# Good form



## rockslinger (Nov 16, 2010)

For good shooting you need good form.

This is Landon, my greatgrandson he turned 3 the first week in Feb.

He thinks good form is important. He's my favorite shooting buddy. He's pretty good!

Jim


----------



## Tentacle Toast (Jan 17, 2013)

I love seeing all these future slingers here, great stuff! It's awesome he's already keen on form


----------



## M.J (Nov 1, 2010)

Perfect!


----------



## Quercusuber (Nov 10, 2011)

Cool!!!!

That's the way 

Cheers ...Q


----------



## treefork (Feb 1, 2010)

He is going to be the Tiger Woods of the slingshot world.


----------



## Harpman (Feb 27, 2013)

Hey will he give lessons???


----------



## bigron (Nov 29, 2012)

look at the little sniper and his little slingshot


----------



## Charles (Aug 26, 2010)

Good stuff! Start 'em young.

Cheers .... Charles


----------



## AZ Stinger (Aug 30, 2012)

Love it Jim...


----------



## Arturito (Jan 10, 2013)

lovely greatgrandson rockslinger ... indeed a good form, shooters for generations ahead !!!


----------



## Saderath (Jan 1, 2013)

Nice!


----------



## rockslinger (Nov 16, 2010)

Thanks for the nice comments, He loves to shoot!

Jim :wave:


----------



## Thistle (Jan 4, 2013)

Look at that little guy! He's adorable. I think we're looking at a future Olympian.


----------



## rockslinger (Nov 16, 2010)

Thistle said:


> Look at that little guy! He's adorable. I think we're looking at a future Olympian.

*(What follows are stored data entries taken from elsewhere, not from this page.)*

This is an optimization exercise on Yosys and OpenROAD, whose aim is small area, a short achievable clock period and few clock cycles per item, not a production implementation.
The RTL was checked by simulation tests, not by an equivalence proof against the original design.
No activity file was given, so power comes from the tool's default toggle rates.

`design.v`:
```
`timescale 1ns / 1ps
module evaluate(input wire [2:0]state,output reg [31:0]score);
integer i;
always @ (*)
begin
	for(i=0;i<32;i=i+1)
	begin
		if(state==7&&i==25)score[i]<=1;
		else if(state==6&&i==20)score[i]<=1;
		else if(state==5&&i==17)score[i]<=1;
		else if(state==4&&(i==16||i==17))score[i]<=1;
		else if(state==3&&i==15)score[i]<=1;
		else if(state==2&&i==13)score[i]<=1;
		else if(state==1&&i==12)score[i]<=1;
		else score[i]<=0;
	end
end
endmodule
`timescale 1ns / 1ps
module judgeChessForm(input wire clk,input wire	[8:0]A,input wire [8:0]B,output wire [2:0]typeOut);
integer cnt,addLeft,addRight,zeroLeft,zeroRight,zeroComplementLeft,zeroComplementRight,mark;
integer i;
reg [2:0] form;
reg [2:0] realType;
assign typeOut=realType;
always @ (*)
begin
	form=0;
	cnt=1;
	addLeft=0;
	addRight=0;
	zeroLeft=0;
	zeroRight=0;
	zeroComplementLeft=0;
	zeroComplementRight=0;
	mark=0;
	for(i=3;i>=0;i=i-1)
	begin
		if(mark==0)
			begin
				if(A[i]==0)
					begin
						if(B[i]==0)
							begin
								mark=1;
								zeroLeft=1;
							end
						else mark=3;
					end
				else cnt=cnt+1;
			end
		else if(mark==1)
			begin
				if(A[i]==0&&B[i]==0)zeroLeft=zeroLeft+1;
				else if(A[i]==1)
					begin
						addLeft=1;
						mark=2;
					end
				else mark=3;
			end
		else if(mark==2)
			begin
				if(A[i]==1)addLeft=addLeft+1;				
				else 
					begin
						if(B[i]==0)
							begin
								zeroComplementLeft=1;
								mark=4;
							end
						else mark=3;
					end
			end
		else if(mark==4)
			begin
				if(A[i]==0&&B[i]==0)zeroComplementLeft=zeroComplementLeft+1;
				else mark=3;
			end
	end
	mark=0;
	for(i=5;i<=8;i=i+1)
	begin
		if(mark==0)
			begin
				if(A[i]==0)
					begin
						if(B[i]==0)
							begin
								mark=1;
								zeroRight=1;
							end
						else mark=3;
					end
				else cnt=cnt+1;
			end
		else if(mark==1)
			begin
				if(A[i]==0&&B[i]==0)zeroRight=zeroRight+1;
				else if(A[i]==1)
					begin
						addRight=1;
						mark=2;
					end
				else mark=3;
			end
		else if(mark==2)
			begin
				if(A[i]==1)addRight=addRight+1;				
				else 
					begin
						if(B[i]==0)
							begin
								zeroComplementRight=1;
								mark=4;
							end
						else mark=3;
					end
			end
		else if(mark==4)
			begin
				if(A[i]==0&&B[i]==0)zeroComplementRight=zeroComplementRight+1;
				else mark=3;
			end
	end
	if(cnt>=5)form=7;
	else if(cnt==4)
		begin
			if(zeroLeft>=1&&zeroRight>=1)form=6;
			else if(zeroLeft+zeroRight>=1)form=5;
			else form=0;
		end	
	else if(cnt==3)
		begin
			if((zeroLeft==1&&addLeft>=1)||(zeroRight==1&&addRight>=1))form=5;
			else if(zeroLeft+zeroRight<=1)form=0;
			else if(zeroLeft==0||zeroRight==0)form=3;
			else if(zeroLeft+zeroRight==2)form=3;
			else if(zeroLeft+zeroRight>=3)form=4;
		end
	else if(cnt==2)
		begin
			if((zeroLeft==1&&addLeft>=2)||(zeroRight==1&&addRight>=2))form=5;
			else if(zeroLeft==1&&addLeft==1)
				begin
					if(zeroRight+zeroComplementLeft==0)form=0;
					else if(zeroRight==0||zeroComplementLeft==0)form=3;
					else if(zeroRight+zeroComplementLeft>=2)form=4;
				end
			else if(zeroRight==1&&addRight==1)
				begin
					if(zeroLeft+zeroComplementRight==0)form=0;
					else if(zeroLeft==0||zeroComplementRight==0)form=3;
					else if(zeroLeft+zeroComplementRight>=2)form=4;
				end
			else if((zeroLeft==2&&addLeft>=1)||(zeroRight==2&&addRight>=1))form=3;
			else if(zeroLeft==0||zeroRight==0)form=1;
			else if(zeroLeft+zeroRight>=4)form=2;
			else if(zeroLeft+zeroRight<3)form=0;
			else if(zeroLeft+zeroRight==3)form=1;
		end
	else if(cnt==1)
		begin
			if((zeroLeft==1&&addLeft>=3)||(zeroRight==1&&addRight>=3))form=5;
			else if(zeroLeft==1&&addLeft>=2)
				begin
					if(zeroRight+zeroComplementLeft==0)form=0;
					else if(zeroRight==0||zeroComplementLeft==0)form=3;
					else form=4;
				end
			else if(zeroRight==1&&addRight>=2)
				begin
					if(zeroLeft+zeroComplementRight==0)form=0;
					else if(zeroLeft==0||zeroComplementRight==0)form=3;
					else form=4;
				end
			else if((zeroLeft==2&&addLeft>=2)||(zeroRight==2&&addRight>=2))form=3;
			else if(zeroLeft==1&&zeroRight==1&&addLeft>=1&&addRight>=1)form=3;
			else if((A[4:0]==21&&B[4:0]==0)||(A[8:4]==21&&B[8:4]==0))form=3;
			else if(zeroLeft==1&&addLeft==1)
				begin
					if(zeroComplementLeft+zeroRight<2)form=0;
					else if(zeroComplementLeft==0||zeroRight==0)form=1;
					else if(zeroComplementLeft+zeroRight==2)form=1;
					else form=2;
				end
			else if(zeroRight==1&&addRight==1)
				begin
					if(zeroComplementRight+zeroLeft<2)form=0;
					else if(zeroComplementRight==0||zeroLeft==0)form=1;
					else if(zeroComplementRight+zeroLeft==2)form=1;
					else form=2;
				end
			else if(zeroLeft==2&&addLeft==1)
				begin
					if(zeroComplementLeft+zeroRight==0)form=0;
					else if(zeroComplementLeft==0||zeroRight==0)form=1;
					else form=2;
				end
			else if(zeroRight==2&&addRight==1)
				begin
					if(zeroComplementRight+zeroLeft==0)form=0;
					else if(zeroComplementRight==0||zeroLeft==0)form=1;
					else form=2;
				end
			else if((zeroLeft==3&&addLeft==1)||(zeroRight==3&&addRight==1))form=1;
			else form=0;
		end
	realType=form;
end
endmodule
`timescale 1ns / 1ps
module aiGo(reset,clk,humanIn,enable,AIOut,finish,x,y); 
input wire clk,enable;
input wire reset;
input wire [224:0] humanIn; 
output wire [224:0] AIOut;
output wire finish;
output reg[3:0]x,y;
reg isFinished;
reg [224:0]AI;
reg [9:0] target;
reg empty;
reg [9:0] humanPos;
reg [9:0] aiPos;
reg state;
reg [31:0] maxAi,maxHm,maxHmForAi,maxAiForHm;
reg [31:0] sumAi,sumHm;
reg [8:0] aAi,aHm,bAi,bHm,cAi,cHm,dAi,dHm,aAit,aHmt,bAit,bHmt,cAit,cHmt,dAit,dHmt;
wire [2:0] aTypeAi,aTypeHm,bTypeAi,bTypeHm,cTypeAi,cTypeHm,dTypeAi,dTypeHm;
wire [31:0] aValueAi,aValueHm,bValueAi,bValueHm,cValueAi,cValueHm,dValueAi,dValueHm;
reg firstIn;
reg firstValid;
reg jgClk;
assign AIOut[224:0]=AI[224:0];
assign finish=isFinished;
judgeChessForm aAiJudge(jgClk,aAi,aHmt,aTypeAi);
judgeChessForm aHmJudge(jgClk,aHm,aAit,aTypeHm);
judgeChessForm bAiJudge(jgClk,bAi,bHmt,bTypeAi);
judgeChessForm bHmJudge(jgClk,bHm,bAit,bTypeHm);
judgeChessForm cAiJudge(jgClk,cAi,cHmt,cTypeAi);
judgeChessForm cHmJudge(jgClk,cHm,cAit,cTypeHm);
judgeChessForm dAiJudge(jgClk,dAi,dHmt,dTypeAi);
judgeChessForm dHmJudge(jgClk,dHm,dAit,dTypeHm);
evaluate aAiEva(aTypeAi,aValueAi);
evaluate aHmEva(aTypeHm,aValueHm);
evaluate bAiEva(bTypeAi,bValueAi);
evaluate bHmEva(bTypeHm,bValueHm);
evaluate cAiEva(cTypeAi,cValueAi);
evaluate cHmEva(cTypeHm,cValueHm);
evaluate dAiEva(dTypeAi,dValueAi);
evaluate dHmEva(dTypeHm,dValueHm);
integer row,col;
integer i,j,k;
always @(posedge clk or negedge reset)
begin
	if(!reset)
		begin 
			firstIn<=1;
			AI<=0;
			AI[112]<=1;
			isFinished<=0;
		end 
	else if(enable)
		begin 
			if(firstIn==1)
				begin 
					x<=7;
					y<=7;
					isFinished<=1;
					firstIn<=0;
				end 
			else
				begin 
					if(isFinished)
						begin
							target<=0;
							isFinished<=0;
							state<=0;
							firstValid<=1;
							jgClk<=0;
						end
					else
						begin 
							if(state==0)
								begin 
									if(target==225)
										begin
											if(maxAi>maxHm)
												begin
													AI[aiPos]<=1;
													x<=aiPos/15;
													y<=aiPos%15;
												end
											else
												begin
													AI[humanPos]<=1;
													x<=humanPos/15;
													y<=humanPos%15;
												end
											 isFinished<=1;
											 target<=0;
										end
									else 
										begin 
											empty<=0;
											if(humanIn[target]==0&&AI[target]==0)
												begin 
													empty<=1;
													row=target/15;
													col=target%15;
														for(i=-4;i<=4;i=i+1)
														if(col+i<0||col+i>14)
															begin
																aHmt[i+4]<=1;
																aAit[i+4]<=1;
																aHm[i+4]<=0;
																aAi[i+4]<=0;
															end
														else 
															begin
																if(i==0)
																	begin
																		aHm[i+4]<=1;
																		aAi[i+4]<=1;
																		aHmt[i+4]<=0;
																		aAit[i+4]<=0;
																	end
																else
																	begin
																		aHm[i+4]<=humanIn[target+i];
																		aHmt[i+4]<=humanIn[target+i];
																		aAi[i+4]<=AI[target+i];
																		aAit[i+4]<=AI[target+i];
																	end
															end
														for(i=-4;i<=4;i=i+1)
														if(row+i<0||row+i>14)
															begin
																bHmt[i+4]<=1;
																bAit[i+4]<=1;
																bHm[i+4]<=0;
																bAi[i+4]<=0;
															end
														else 
															begin
																if(i==0)
																	begin
																		bHm[i+4]<=1;
																		bAi[i+4]<=1;
																		bHmt[i+4]<=0;
																		bAit[i+4]<=0;
																	end
																else
																	begin
																		bHm[i+4]<=humanIn[target+i*15];
																		bHmt[i+4]<=humanIn[target+i*15];
																		bAi[i+4]<=AI[target+i*15];
																		bAit[i+4]<=AI[target+i*15];
																	end
															end
														for(i=-4;i<=4;i=i+1)
														if(row+i<0||row+i>14||col+i<0||col+i>14)
															begin
																cHmt[i+4]<=1;
																cAit[i+4]<=1;
																cHm[i+4]<=0;
																cAi[i+4]<=0;
															end
														else 
															begin
																if(i==0)
																	begin
																		cHm[i+4]<=1;
																		cAi[i+4]<=1;
																		cHmt[i+4]<=0;
																		cAit[i+4]<=0;
																	end
																else
																	begin
																		cHm[i+4]<=humanIn[target+i*15+i];
																		cHmt[i+4]<=humanIn[target+i*15+i];
																		cAi[i+4]<=AI[target+i*15+i];
																		cAit[i+4]<=AI[target+i*15+i];
																	end
															end
														for(i=-4;i<=4;i=i+1)
														if(row+i<0||row+i>14||col-i<0||col-i>14)
															begin
																dHmt[i+4]<=1;
																dAit[i+4]<=1;
																dHm[i+4]<=0;
																dAi[i+4]<=0;
															end
														else 
															begin
																if(i==0)
																	begin
																		dHm[i+4]<=1;
																		dAi[i+4]<=1;
																		dHmt[i+4]<=0;
																		dAit[i+4]<=0;
																	end
																else
																	begin
																		dHm[i+4]<=humanIn[target+i*15-i];
																		dHmt[i+4]<=humanIn[target+i*15-i];
																		dAi[i+4]<=AI[target+i*15-i];
																		dAit[i+4]<=AI[target+i*15-i];
																	end
															end
														jgClk<=1;
												end 
												state<=~state;
												target<=target+1;
										end 
									end 
								else 
									begin 
										if(empty==1)
												begin
													sumAi=aValueAi+bValueAi+cValueAi+dValueAi;
													sumHm=aValueHm+bValueHm+cValueHm+dValueHm;
													if(firstValid)
														begin
															maxAi<=sumAi;
															maxAiForHm<=sumAi;
															maxHm<=sumHm;
															maxHmForAi<=sumHm;
															aiPos<=target-1;
															humanPos<=target-1;
															firstValid<=0;
														end
													else 
														begin
															if(sumAi>maxAi||(sumAi==maxAi&&sumHm>maxHmForAi))
																begin
																	maxAi<=sumAi;
																	maxHmForAi<=sumHm;
																	aiPos<=target-1;
																end
															if(sumHm>maxHm||(sumHm==maxHm&&sumAi>maxAiForHm))
																begin
																	maxHm<=sumHm;
																	maxAiForHm<=sumAi;
																	humanPos<=target-1;
																end
														end
												end
												jgClk<=0;
												state<=~state;
									end 
						end 
				end 
		end 
end
endmodule 
```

Thanks Thistle, I think so!


----------



## Imperial (Feb 9, 2011)

thats great ! cant wait for him to start making his own and posting on here his builds .


----------



## Dayhiker (Mar 13, 2010)

Looks like a real marksman. :king:


----------



## tradspirit (Jul 23, 2012)

Be proud!


----------



## The Warrior (Jan 30, 2012)

Awesome stuff man, this is what it's all about.


----------



## AlmightyOx (Mar 4, 2013)

He's even turning that pouch. Has he been watching DGUI's vids? 
Great to see he's following in Grand-dads footsteps.


----------



## dgui (Jan 12, 2010)

AlmightyOx said:


> He's even turning that pouch. Has he been watching DGUI's vids?
> Great to see he's following in Grand-dads footsteps.


*He is surely traveling the right path.*


----------